Wider Sector Under Pressure
While MARA found positive momentum, several other prominent digital asset miners faced significant selling pressure. CleanSpark Inc. (CLSK), Riot Platforms Inc. (RIOT), Bitfarms Ltd. (BITF), HIVE Digital Technologies Ltd. (HIVE), and Galaxy Digital Holdings Ltd. (GLXY) all saw declines ranging between 5% and 10%. Bitdeer Technologies Group (BTDR) finished the session little changed. The divergence occurred against a backdrop of weakness for bitcoin itself, which fell 3.8% to trade near $68,200.
Rising Costs and Strategic Pivots
The sector is navigating a challenging environment of compressed margins. A CoinShares report dated March 25 highlighted that the weighted average cash cost for listed miners to produce a single bitcoin surged to around $79,995 in the fourth quarter, pressuring profitability. In response, many firms are accelerating their diversification efforts. CoinShares research head James Butterfill noted that AI and high-performance computing initiatives are on track to constitute up to 70% of listed miners' revenue by the end of the year, "increasingly becoming the core business."
Specific companies are making notable strides in this transition. Bitfarms, which recently gained shareholder approval to re-domicile to the United States and rebrand as Keel Infrastructure, and HIVE Digital, which announced a partnership with Columbia University researchers using its Paraguay computing cluster, were both cited as examples of this strategic push. Their activity may have contributed to heightened investor attention; a MarketBeat stock screener on March 26 identified Bitfarms, Galaxy Digital, and HIVE as the sector leaders in recent dollar trading volume.
Contrasting Analyst Perspectives
Investor views on the sector appear mixed, reflecting its evolving nature. Alongside the volume-driven watchlist, value-focused commentary from March 21 continued to circulate, naming CleanSpark, Marathon Digital, Riot Platforms, Bitdeer, and Galaxy Digital as potentially undervalued selections.
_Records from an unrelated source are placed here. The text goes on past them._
===== config.mk =====
export PLATFORM = sky130hd
export DESIGN_NAME = ook_rx_deframer
export DESIGN_NICKNAME = d
export VERILOG_FILES = /design/src/rtl/ook_rx_pkg.sv /design/src/rtl/ook_bit_sync.sv /design/src/rtl/ook_rx_deframer.sv
export SDC_FILE = /design/constraint.sdc
export NUM_CORES = 1
export LEC_CHECK = 0
export ABC_AREA = 1
export CAP_MARGIN = 20
export CORE_ASPECT_RATIO = 2
export CORE_MARGIN = 2
export CORE_UTILIZATION = 36
export DETAILED_ROUTE_END_ITERATION = 7
export PLACE_DENSITY_LB_ADDON = 0.15
export SYNTH_ARGS = -nofsm -noshare
export SYNTH_HDL_FRONTEND = slang
export SYNTH_SLANG_ARGS = --single-unit

===== constraint.sdc =====
create_clock -name clk_system -period 4.2 [get_ports clk_system]
set_input_delay 0.42 -clock clk_system [delete_from_list [all_inputs] [get_ports clk_system]]
set_output_delay 0.42 -clock clk_system [all_outputs]
set_load 0.05 [all_outputs]

===== src/rtl/ook_rx_pkg.sv =====
// Shared types and constants for the OOK receive deframer.
package ook_rx_pkg;

  localparam int unsigned BYTE_W = 8;
  localparam int unsigned SYNC_W = 16;
  localparam int unsigned ERR_W  = 2;

  typedef enum logic [1:0] {
    HUNT    = 2'd0,
    LEN     = 2'd1,
    PAYLOAD = 2'd2,
    CSUM    = 2'd3
  } rx_state_e;

  localparam logic [ERR_W-1:0] ERR_NONE    = 2'd0;
  localparam logic [ERR_W-1:0] ERR_LEN     = 2'd1;
  localparam logic [ERR_W-1:0] ERR_CSUM    = 2'd2;
  localparam logic [ERR_W-1:0] ERR_TIMEOUT = 2'd3;

  localparam logic [SYNC_W-1:0] DEF_SYNC_WORD = 16'hA5C3;

  // 2-of-3 vote used by the mid-bit sampler
  function automatic logic maj3(input logic a, input logic b, input logic c);
    return (a & b) | (a & c) | (b & c);
  endfunction

endpackage


===== src/rtl/ook_bit_sync.sv =====
// Bit recovery: input synchronizer, edge detect, phase counter and
// mid-bit majority sampler producing one bit_valid pulse per bit period.
module ook_bit_sync
  import ook_rx_pkg::*;
#(
  parameter int unsigned OVERSAMPLE = 8
) (
  input  logic clk_system,
  input  logic g_reset_n,
  input  logic i_rx,
  output logic o_bit_value,
  output logic o_bit_valid,
  output logic o_edge_c
);

  localparam int unsigned PW = $clog2(OVERSAMPLE);
  localparam logic [PW-1:0] PH_LAST = PW'(OVERSAMPLE - 1);
  localparam logic [PW-1:0] PH_MID  = PW'(OVERSAMPLE / 2);
  localparam logic [PW-1:0] PH_PRE  = PW'(OVERSAMPLE / 2 - 1);

  logic          r_sync1;
  logic          r_sync2;
  logic          r_dly;
  logic          r_samp_pre;
  logic          r_bit_value;
  logic          r_bit_valid;
  logic [PW-1:0] r_phase;
  logic          w_edge;

  assign w_edge = r_sync2 ^ r_dly;

  // The decision registered at the end of the mid phase uses sync stage 1
  // as the look-ahead sample, so bit_valid is visible during phase MID+1.
  // An edge in the mid cycle restarts the phase, so no bit is taken there.
  always_ff @(posedge clk_system or negedge g_reset_n) begin
    if (!g_reset_n) begin
      r_sync1     <= 1'b0;
      r_sync2     <= 1'b0;
      r_dly       <= 1'b0;
      r_samp_pre  <= 1'b0;
      r_bit_value <= 1'b0;
      r_bit_valid <= 1'b0;
      r_phase     <= '0;
    end else begin
      r_sync1     <= i_rx;
      r_sync2     <= r_sync1;
      r_dly       <= r_sync2;
      r_bit_valid <= 1'b0;

      if (w_edge || (r_phase == PH_LAST)) begin
        r_phase <= '0;
      end else begin
        r_phase <= r_phase + PW'(1);
      end

      if (r_phase == PH_PRE) begin
        r_samp_pre <= r_sync2;
      end

      if ((r_phase == PH_MID) && !w_edge) begin
        r_bit_value <= maj3(r_samp_pre, r_sync2, r_sync1);
        r_bit_valid <= 1'b1;
      end
    end
  end

  assign o_bit_value = r_bit_value;
  assign o_bit_valid = r_bit_valid;
  assign o_edge_c    = w_edge;

endmodule


===== src/rtl/ook_rx_deframer.sv =====
// OOK receive deframer: sync-word hunt, length/payload/checksum deframing,
// byte stream output and per-frame status with timeout supervision.
module ook_rx_deframer
  import ook_rx_pkg::*;
#(
  parameter int unsigned        OVERSAMPLE   = 8,
  parameter logic [SYNC_W-1:0]  SYNC_WORD    = DEF_SYNC_WORD,
  parameter int unsigned        MAX_LEN      = 64,
  parameter int unsigned        TIMEOUT_BITS = 32
) (
  input  logic             clk_system,
  input  logic             g_reset_n,
  input  logic             enable,
  input  logic             rx_in,
  output logic [BYTE_W-1:0] rx_data,
  output logic             rx_valid,
  output logic             rx_sof,
  output logic             rx_eof,
  output logic             rx_frame_ok,
  output logic [ERR_W-1:0] rx_err_code,
  output logic             rx_busy
);

  localparam int unsigned TW = $clog2(TIMEOUT_BITS + 1);
  localparam logic [TW-1:0]     TO_LAST = TW'(TIMEOUT_BITS - 1);
  localparam logic [BYTE_W-1:0] LEN_MAX = BYTE_W'(MAX_LEN);

  rx_state_e         r_state;
  logic [SYNC_W-1:0] r_shift;
  logic [BYTE_W-1:0] r_byte;
  logic [2:0]        r_bitcnt;
  logic [BYTE_W-1:0] r_remain;
  logic [BYTE_W-1:0] r_csum;
  logic [TW-1:0]     r_to_cnt;

  logic [BYTE_W-1:0] r_data;
  logic              r_valid;
  logic              r_sof;
  logic              r_eof;
  logic              r_frame_ok;
  logic [ERR_W-1:0]  r_err_code;
  logic              r_busy;

  logic              w_bit_value;
  logic              w_bit_valid;
  logic              w_edge;
  logic [SYNC_W-1:0] w_shift_next;
  logic [BYTE_W-1:0] w_byte_next;
  logic              w_byte_done;
  logic              w_timeout;

  ook_bit_sync #(
    .OVERSAMPLE (OVERSAMPLE)
  ) u_bit_sync (
    .clk_system  (clk_system),
    .g_reset_n   (g_reset_n),
    .i_rx        (rx_in),
    .o_bit_value (w_bit_value),
    .o_bit_valid (w_bit_valid),
    .o_edge_c    (w_edge)
  );

  assign w_shift_next = {r_shift[SYNC_W-2:0], w_bit_value};
  assign w_byte_next  = {r_byte[BYTE_W-2:0], w_bit_value};
  assign w_byte_done  = w_bit_valid && (r_bitcnt == 3'd7);
  // Timeout takes priority over a byte completing on the same bit
  assign w_timeout    = w_bit_valid && !w_edge && (r_to_cnt == TO_LAST);

  always_ff @(posedge clk_system or negedge g_reset_n) begin
    if (!g_reset_n) begin
      r_state    <= HUNT;
      r_shift    <= '0;
      r_byte     <= '0;
      r_bitcnt   <= '0;
      r_remain   <= '0;
      r_csum     <= '0;
      r_to_cnt   <= '0;
      r_data     <= '0;
      r_valid    <= 1'b0;
      r_sof      <= 1'b0;
      r_eof      <= 1'b0;
      r_frame_ok <= 1'b0;
      r_err_code <= ERR_NONE;
      r_busy     <= 1'b0;
    end else begin
      r_valid    <= 1'b0;
      r_sof      <= 1'b0;
      r_eof      <= 1'b0;
      r_frame_ok <= 1'b0;
      r_err_code <= ERR_NONE;

      if (!enable) begin
        r_state  <= HUNT;
        r_busy   <= 1'b0;
        r_shift  <= '0;
        r_data   <= '0;
        r_to_cnt <= '0;
        r_bitcnt <= '0;
      end else begin
        if ((r_state == HUNT) || w_edge) begin
          r_to_cnt <= '0;
        end else if (w_bit_valid) begin
          r_to_cnt <= r_to_cnt + TW'(1);
        end

        if (w_bit_valid) begin
          r_byte   <= w_byte_next;
          r_bitcnt <= r_bitcnt + 3'd1;
        end

        case (r_state)
          HUNT: begin
            if (w_bit_valid) begin
              r_shift <= w_shift_next;
              if (w_shift_next == SYNC_WORD) begin
                r_state  <= LEN;
                r_busy   <= 1'b1;
                r_bitcnt <= '0;
                r_csum   <= '0;
              end
            end
          end

          LEN, PAYLOAD, CSUM: begin
            if (w_timeout) begin
              r_eof      <= 1'b1;
              r_err_code <= ERR_TIMEOUT;
              r_state    <= HUNT;
              r_busy     <= 1'b0;
              r_shift    <= '0;
            end else if (w_byte_done) begin
              case (r_state)
                LEN: begin
                  r_remain <= w_byte_next;
                  r_csum   <= w_byte_next;
                  if (w_byte_next > LEN_MAX) begin
                    r_eof      <= 1'b1;
                    r_err_code <= ERR_LEN;
                    r_state    <= HUNT;
                    r_busy     <= 1'b0;
                    r_shift    <= '0;
                  end else begin
                    r_sof   <= 1'b1;
                    r_state <= (w_byte_next == '0) ? CSUM : PAYLOAD;
                  end
                end

                PAYLOAD: begin
                  r_data   <= w_byte_next;
                  r_valid  <= 1'b1;
                  r_csum   <= r_csum + w_byte_next;
                  r_remain <= r_remain - 8'd1;
                  if (r_remain == 8'd1) begin
                    r_state <= CSUM;
                  end
                end

                CSUM: begin
                  r_eof   <= 1'b1;
                  r_state <= HUNT;
                  r_busy  <= 1'b0;
                  // Cleared so leftover payload bits cannot complete a sync word
                  r_shift <= '0;
                  if (w_byte_next == r_csum) begin
                    r_frame_ok <= 1'b1;
                  end else begin
                    r_err_code <= ERR_CSUM;
                  end
                end

                default: begin
                  r_state <= HUNT;
                end
              endcase
            end
          end

          default: begin
            r_state <= HUNT;
          end
        endcase
      end
    end
  end

  assign rx_data     = r_data;
  assign rx_valid    = r_valid;
  assign rx_sof      = r_sof;
  assign rx_eof      = r_eof;
  assign rx_frame_ok = r_frame_ok;
  assign rx_err_code = r_err_code;
  assign rx_busy     = r_busy;

endmodule


==> results.ini, run 1 <==
[floorplanning]
core_region_area_mm2 = 0.0112
die_area_mm2 = 0.0123
die_x_um = 79.3
dieHeight_um = 155
ios = 19
row_count = 55
initial_core_util = 0.364

[outcome]
status = finished clean

[final_layout]
diodes = 0
area_growth_pct = 15.0
drive_gt1_frac = 0.0732
finalNetCount = 581

[flow_run]
max-cap-violations = 0

[worst_setup_path]
crit_fanout = 21
crit_chain = clkdlybuf4s50_1, nand2_1, a21oi_2, inv_1, nor2_1, nand2_1, nand2_1
r2r_end = r_csum[4]
r2r_slack_ps = 1830
path_class = in -> reg
r2r-start = r_state[0]
critPathRequiredTime_ps = 4470
critPathLaunchType = input port
critPathArrivalTime_ps = 2730
cpMostUsedCell = nand2_1
crit_buf_inv = 2
cp_slowest_stage_delay_ps = 830
cp_num_cells = 7
r2r_cells = 8
critPathTopFamily = simple AND/OR/NAND/NOR gates
end_kind = flop
cp_slowest_cell = clkdlybuf4s50_1

[synth]
synthTopCellsByArea = dfrtp_1, nand2_1, ha_1
yosysSeqAreaShare = 0.448
async_flop_share = 1.00
synth_simple_gate_area_share = 0.333
synth_nets = 563
synth_area_leader_cell = dfrtp_1
synth_top_area_frac = 0.448
synth.avg_cell_area_um2 = 7.60
synthAdderAreaFrac = 0.0693
synth_compound_area_frac = 0.0622
yosysUniqueCellTypes = 35
ys_ff_latch = 73
synth_flop_cell = dfrtp_1
synthMostInstantiatedCell = nand2_1
ys_top_cells_by_count = nand2_1, dfrtp_1, inv_1
yosysWarningCount = 0
synth_edf_count = 0
syn_area_mm2 = 0.00408
synth_xor_area_frac = 0.0107
synthCells = 537
synth_top_family_by_area = simple AND/OR/NAND/NOR gates
synth_mux_area_frac = 0

[sta]
hold_violations = 0
slew_headroom = 0.371
clock.fmax_mhz = 408
finalClockSkew_ps = 9.11
setup_tns_ps = 0
final.min_clock_period_ps = 2450
worstMarginPinSlew_ps = 944
setup_viol = 0
rsz0062_at_grt = no
finalCritPeriodShare = 0.583
slew_violations = 0

[global_route]
grt_pass1_vias = 3536
grt_pass1_wl_um = 16500
grt_start_max_net_pins = 74
grtUsageTotal = 0.175
gr-total-overflow = 0
antenna_found_initial = 0

[route]
vias = 3413
wl_per_cell_um = 14.0
vias_per_cell = 4.86
drc = 0
postRouteAntennaNets = 0
firstDrtPassIters = 4
drt-initial-drc-count = 132
wirelength_um = 9850

[clock_network]
h-tree-depth = 3
cts_hold_buf = 0
path_clk_slew_ps = 60
cts_resized = 0
clkSinkCount = 73
cts_tree = built
post-cts-setup-buffers = 0
insertion_delay_ps = 340
cts_max_path_buffers = 2
root_buffer = clkbuf_16
cts_buffers = 9

[worst_hold_path]
hp-class = in -> async

[power]
p_leak_uw = 0.00233
vdd_drop_max_mv = 0.311
p_per_area_mw_per_mm2 = 447
total_power_uw = 2100

[place]
hpwl_um = 7350
gp_congestion = 0.810
portBuffers = 18

## per-layer routing
metal | GRT usage | wire, µm | vias to the layer above
met1 | 0.178 | 3720 | 1636
met4 | 0.0788 | 282 | 0
met5 | 0 | 0 | -
met2 | 0.338 | 5640 | 32
met3 | 0.0292 | 197 | 17
li1 | - | - | 1728
## power by group
part	switching (µW)	internal, µW
Clock	298	519
Sequential	47.9	747
Combinational	342	142
## metrics by stage
| stage | cell area (µm²) | utilization | hold WS, ps | setup slack (ps) | std cells |
|---|---|---|---|---|---|
| 6_report | 4690 | 0.418 | 209 | 1750 | 702 |
| 4_1_cts | 4690 | 0.418 | 261 | 1750 | 702 |
| 5_1_grt | 4690 | 0.418 | 304 | 1520 | 702 |
| 2_1_floorplan | 4080 | - | 124 | 2480 | 537 |
| 3_3_place_gp | 4370 | 0.390 | 364 | 1460 | 686 |
| 3_5_place_dp | 4370 | 0.390 | 371 | 1400 | 686 |
## kinds of logic (layout without fill, tap and decap cells)
group | after synthesis | after routing
fa+ha+maj | 22 | 22
flops | 73 | 73
buf+inv | 76 | 99
xor+xnor | 5 | 5
simple gates | 313 | 313
compound gates | 48 | 48
## worst max-delay path by stage
stage                from    endpoint  slack, ps
6_report           enable   r_csum[4]       1750
2_1_floorplan  r_state[0]  r_shift[5]       2480
3_3_place_gp       enable   r_csum[3]       1460
4_1_cts            enable   r_csum[4]       1750
3_5_place_dp       enable   r_csum[4]       1400
5_1_grt            enable   r_csum[3]       1520
## worst register-to-register path, cell delays in order, from the launching register on
cell	delay, ps
dfrtp_1	420
inv_1	100
ha_1	380
nand2_1	500
a21oi_2	390
inv_1	60
nor2_1	280
nand2_1	100
nand2_1	80
## state kept, by name, summed over array words and instances (netlist names), 2 cells and up
name,count
r_shift,15
r_byte,7
rx_data,8
r_remain,8
rx_err_code,2
r_csum,8
u_bit_sync.r_phase,3
r_bitcnt,3
r_state,2
r_to_cnt,6
## final cells by class
type / count / area (µm²)
clock inverter: 7 / 95.1
sequential: 73 / 1830
fill: 1163 / 6520
inverter: 64 / 243
clock buffer: 9 / 225
tap: 142 / 178
multi-input combinational: 388 / 1940
timing repair buffer: 19 / 185
## cells in the final DEF, fill, tap and decap left out, types with 3 or more instances in the layout
master	synthesis	final
dfrtp_1	73	73
nor3_1	5	5
or2_2	7	7
nor2_2	3	3
inv_1	60	60
o21ai_0	23	23
ha_1	21	21
nand2_1	174	174
clkbuf_16	0	9
nor2_1	59	59
nand3b_1	5	5
a21oi_1	19	19
xor2_1	3	3
clkdlybuf4s50_1	0	17
nor3b_1	3	3
nand3_1	45	45
inv_2	3	3
Note: power is estimated with default switching activity, not from simulation.
==> inputs of run 2 (changes only) <==
==> constraint.sdc (replaced) <==
create_clock -name clk_system -period 2.2 [get_ports clk_system]
set_input_delay 0.22 -clock clk_system [delete_from_list [all_inputs] [get_ports clk_system]]
set_output_delay 0.22 -clock clk_system [all_outputs]
set_load 0.05 [all_outputs]
==> run 2 against run 1 <==
Total power increased by 91%. Core utilization increased by 0.64 points. First-iteration DRC count increased by 64%. Sequential power increased by 90%. Largest cell class unchanged. Die area unchanged. Final area increased by 1.5%. Flip-flop and latch count unchanged. Count of clock-buffer cells in the layout unchanged. Wire length increased by 4.0%. Clock skew increased by 2.0 ps.
==> results.ini, run 2 (synthesis results as in run 1) <==
[place]
hpwl_um = 7830
portBuffers = 18
dpl_cell_area_mm2 = 0.00445
gp_congestion = 0.848

[sta]
worstMarginPinSlew_ps = 611
slew_headroom = 0.593
clock.fmax_mhz = 496
slew_violations = 0
hold_violations = 0
rsz0062_at_grt = no
finalClockSkew_ps = 11.1
final.min_clock_period_ps = 2010
finalCritPeriodShare = 0.916
setup_tns_ps = 0
setup_viol = 0

[clock_network]
cts_buffers = 9
cts_max_path_buffers = 2
cts_tree = built
path_clk_slew_ps = 60
h-tree-depth = 3
insertion_delay_ps = 340
clkSinkCount = 73
root_buffer = clkbuf_16
post-cts-setup-buffers = 0

[floorplanning]
row_count = 55
ios = 19
dieHeight_um = 155
core_region_area_mm2 = 0.0112
die_area_mm2 = 0.0123
initial_core_util = 0.364
die_x_um = 79.3

[outcome]
status = finished clean

[global_route]
grt_pass1_wl_um = 17000
gr-total-overflow = 0
grt_start_max_net_pins = 47
grtUsageTotal = 0.183
grt_pass1_vias = 3434
antenna_found_initial = 0

[power]
p_per_area_mw_per_mm2 = 839
total_power_uw = 4000
vdd_drop_max_mv = 0.513
p_leak_uw = 0.00236

[worst_setup_path]
critPathRequiredTime_ps = 2420
critPathLaunchType = flop
end_kind = flop
path_class = reg -> reg
crit_fanout = 16
critPathArrivalTime_ps = 2240

[route]
postRouteAntennaNets = 0
vias = 3382
vias_per_cell = 4.74
firstDrtPassIters = 5
drc = 0
wirelength_um = 10200
drt-initial-drc-count = 217
wl_per_cell_um = 14.4

[worst_hold_path]
hp-class = in -> reg

[final_layout]
largest_reg_flops = 15
final_area_mm2 = 0.00476
diodes = 0
drive_gt1_frac = 0.0911
finalNetCount = 592
top_register = r_shift
fill_cells = 1172
mostFrequentLayoutCells = nand2_1, dfrtp_1, inv_1, nor2_1, nand3_1
area_growth_pct = 16.7
final_common_cell = nand2_1

[flow_run]
max-cap-violations = 0

run 2: path summary, 6_finish.rpt:
check | cells after the start | startpoint | endpoint | slack [ps]
worst min register to register | 0 | u_bit_sync.r_sync1 | u_bit_sync.r_sync2 | 380
min in group asynchronous | 2 | g_reset_n | r_shift[7] | 430
worst max register to register | 11 | r_state[0] | r_shift[2] | 190
worst max-delay path | 11 | r_state[0] | r_shift[2] | 190
worst min-delay path | 1 | rx_in | u_bit_sync.r_sync1 | 320
max in group asynchronous | 3 | g_reset_n | rx_data[3] | 1170
run 2: timing repair:
| item | 4_1_cts | 5_1_grt |
|---|---|---|
| setup endpoints to repair | 0 | 1 |
| resized for setup | 0 | 1 |
| hold endpoints to repair | 42 | 0 |
| hold buffers | 1 | 0 |
run 2: layer usage:
metal	share of wire	track usage	up-vias
li1	-	-	1749
met1	0.38	0.184	1585
met2	0.58	0.356	34
met3	0.017	0.0344	14
met4	0.024	0.0739	0
met5	0	0	-
run 2: through the flow:
step / setup slack, ps / hold slack [ps] / util / instances
detailed placement: 193 / 282 / 0.397 / 696
global route: 2.41 / 313 / 0.425 / 713
finish: 185 / 319 / 0.425 / 713
floorplan: 481 / -75.6 / - / 537
CTS: 179 / 314 / 0.425 / 713
global placement: 226 / 283 / 0.397 / 696
run 2: where the power goes:
group          switching [µW]  internal [µW]
Sequential               82.7           1430
Combinational             680            305
Clock                     614            888
Total                    1380           2620
run 2: worst max-delay path, stage by stage, from the launching register on:
cell	delay (ps)
dfrtp_1	430
inv_1	110
ha_1	350
inv_2	130
nand2_1	160
nor2_1	70
nand2_1	110
nand2_2	90
inv_4	170
nand2_4	150
nand2_1	90
nand2_1	50
run 2: final cells by class:
type / count / area (µm²) / area share
Multi-Input combinational cell: 388 / 1940 / 0.408
Sequential cell: 73 / 1830 / 0.383
Timing Repair Buffer: 30 / 270 / 0.0567
Inverter: 64 / 243 / 0.0509
Clock buffer: 9 / 225 / 0.0473
Tap cell: 142 / 178 / 0.0373
Clock inverter: 7 / 78.8 / 0.0165
==> inputs of run 3 (changes only) <==
--- a/config.mk
+++ b/config.mk
@@ -6,11 +6,13 @@
 export NUM_CORES = 1
 export LEC_CHECK = 0
 export ABC_AREA = 1
+export ABC_CLOCK_PERIOD_IN_PS = 2200
 export CAP_MARGIN = 20
 export CORE_ASPECT_RATIO = 2
 export CORE_MARGIN = 2
 export CORE_UTILIZATION = 36
 export DETAILED_ROUTE_END_ITERATION = 7
+export GPL_TIMING_DRIVEN = 0
 export PLACE_DENSITY_LB_ADDON = 0.15
 export SYNTH_ARGS = -nofsm -noshare
 export SYNTH_HDL_FRONTEND = slang
==> run 3 against run 2 <==
Critical path depth up 1. Total power decreased by 0.71%. Critical endpoint is now r_csum[4]. Worst setup slack improved by 60 ps. Sequential share of layout area decreased by 0.080 points.
==> results.ini, run 3 (synthesis results as in run 1) <==
[final_layout]
mostFrequentLayoutCells = nand2_1, dfrtp_1, inv_1, nor2_1, nand3_1
layout.cells.non_filler = 715
largest_reg_flops = 15
finalNetCount = 594
area_growth_pct = 17.0
final_common_cell = nand2_1
drive_gt1_frac = 0.0873
post-route-util = 0.426
top_register = r_shift
diodes = 0

[sta]
setup_viol = 0
worst_slack_ps = 246
clock.fmax_mhz = 512
hold_violations = 0
finalClockSkew_ps = 8.56
worstMarginPinSlew_ps = 508
slew_headroom = 0.661
rsz0062_at_grt = no
holdWs_ps = 321
finalCritPeriodShare = 0.888
slew_violations = 0
final.min_clock_period_ps = 1950

[global_route]
grt_start_max_net_pins = 50
globalRouteMet1Util = 0.181
grt_use_met2 = 0.340
grt_pass1_wl_um = 16600
top_usage_layer = met2
gr-total-overflow = 0
use_met3 = 0.0362
grtUsageTotal = 0.179
grt_pass1_vias = 3471
antenna_found_initial = 0

[clock_network]
post-cts-setup-buffers = 0
root_buffer = clkbuf_16
insertion_delay_ps = 340
cts_max_path_buffers = 2
clkSinkCount = 73
h-tree-depth = 3
cts_tree = built
cts_buffers = 9
path_clk_slew_ps = 60

[place]
placed_cells = 698
hpwl_um = 7670
gp_congestion = 0.838
portBuffers = 18
place_ws_ps = 95.0

[flow_run]
max-cap-violations = 0

[power]
total_power_uw = 3970
p_per_area_mw_per_mm2 = 831
vdd_drop_max_mv = 0.425
p_leak_uw = 0.00236

[route]
drc = 0
wl_per_cell_um = 14.0
vias_per_cell = 4.83
drt-initial-drc-count = 167
postRouteAntennaNets = 0
wirelength_um = 9990
firstDrtPassIters = 4
vias = 3456

[floorplanning]
die_area_mm2 = 0.0123
dieHeight_um = 155
die_x_um = 79.3
row_count = 55
core_region_area_mm2 = 0.0112
initial_core_util = 0.364
ios = 19

[worst_setup_path]
cp_slowest_cell = dfrtp_1
cp_slowest_stage_delay_ps = 520
crit_buf_inv = 2
crit_chain = ha_1, inv_1, fa_1, inv_1, nand2_1, nand2_1, and2_1, nand2_1, nand2_1, o21ai_0, nand2_1, nand2_1
critPathLaunchType = flop
critPathArrivalTime_ps = 2190
cpMostUsedCell = nand2_1
critPathTopFamily = adder cells
path_class = reg -> reg
end_kind = flop
critPathRequiredTime_ps = 2430
crit_fanout = 6

[outcome]
status = finished clean

[worst_hold_path]
hp-class = in -> reg

run 3: cell types whose count changed in the layout (fill, tap and decap cells not counted), moves of 2 or more:
cell	previous run	this run
buf_2	0	3
inv_6	2	0
buf_4	12	3
clkbuf_1	0	4
clkinv_2	0	2
buf_6	0	2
Analyst sentiment within that group varied, with CleanSpark holding a Moderate Buy consensus from 15 analysts and Riot Platforms from 18. Bitdeer's average price target was noted near $26.60, while Galaxy Digital's was approximately $42.50. Galaxy was the only firm to appear on both the value list and the subsequent volume-driven list.
Market and Macro Headwinds
The crypto stock sector did not receive support from the broader market. Major U.S. equity indexes trended lower during the session, with Reuters attributing the weakness to dampened risk appetite stemming from geopolitical tensions in the Middle East. Such macro volatility presents an additional headwind for an asset class already sensitive to shifts in investor sentiment.
Underlying Risks Remain
Despite the strategic shifts, core mining economics pose a persistent risk. The CoinShares report cautioned that if bitcoin fails to break above the $80,000 level this year, the hashprice—the revenue miners earn per unit of computing power—could continue to decline. Under current conditions, the report estimated that 15% to 20% of the global mining network is already operating at a loss. This underscores the financial imperative behind moves like Marathon's debt reduction and the industry's broader pivot to alternative data center revenue streams.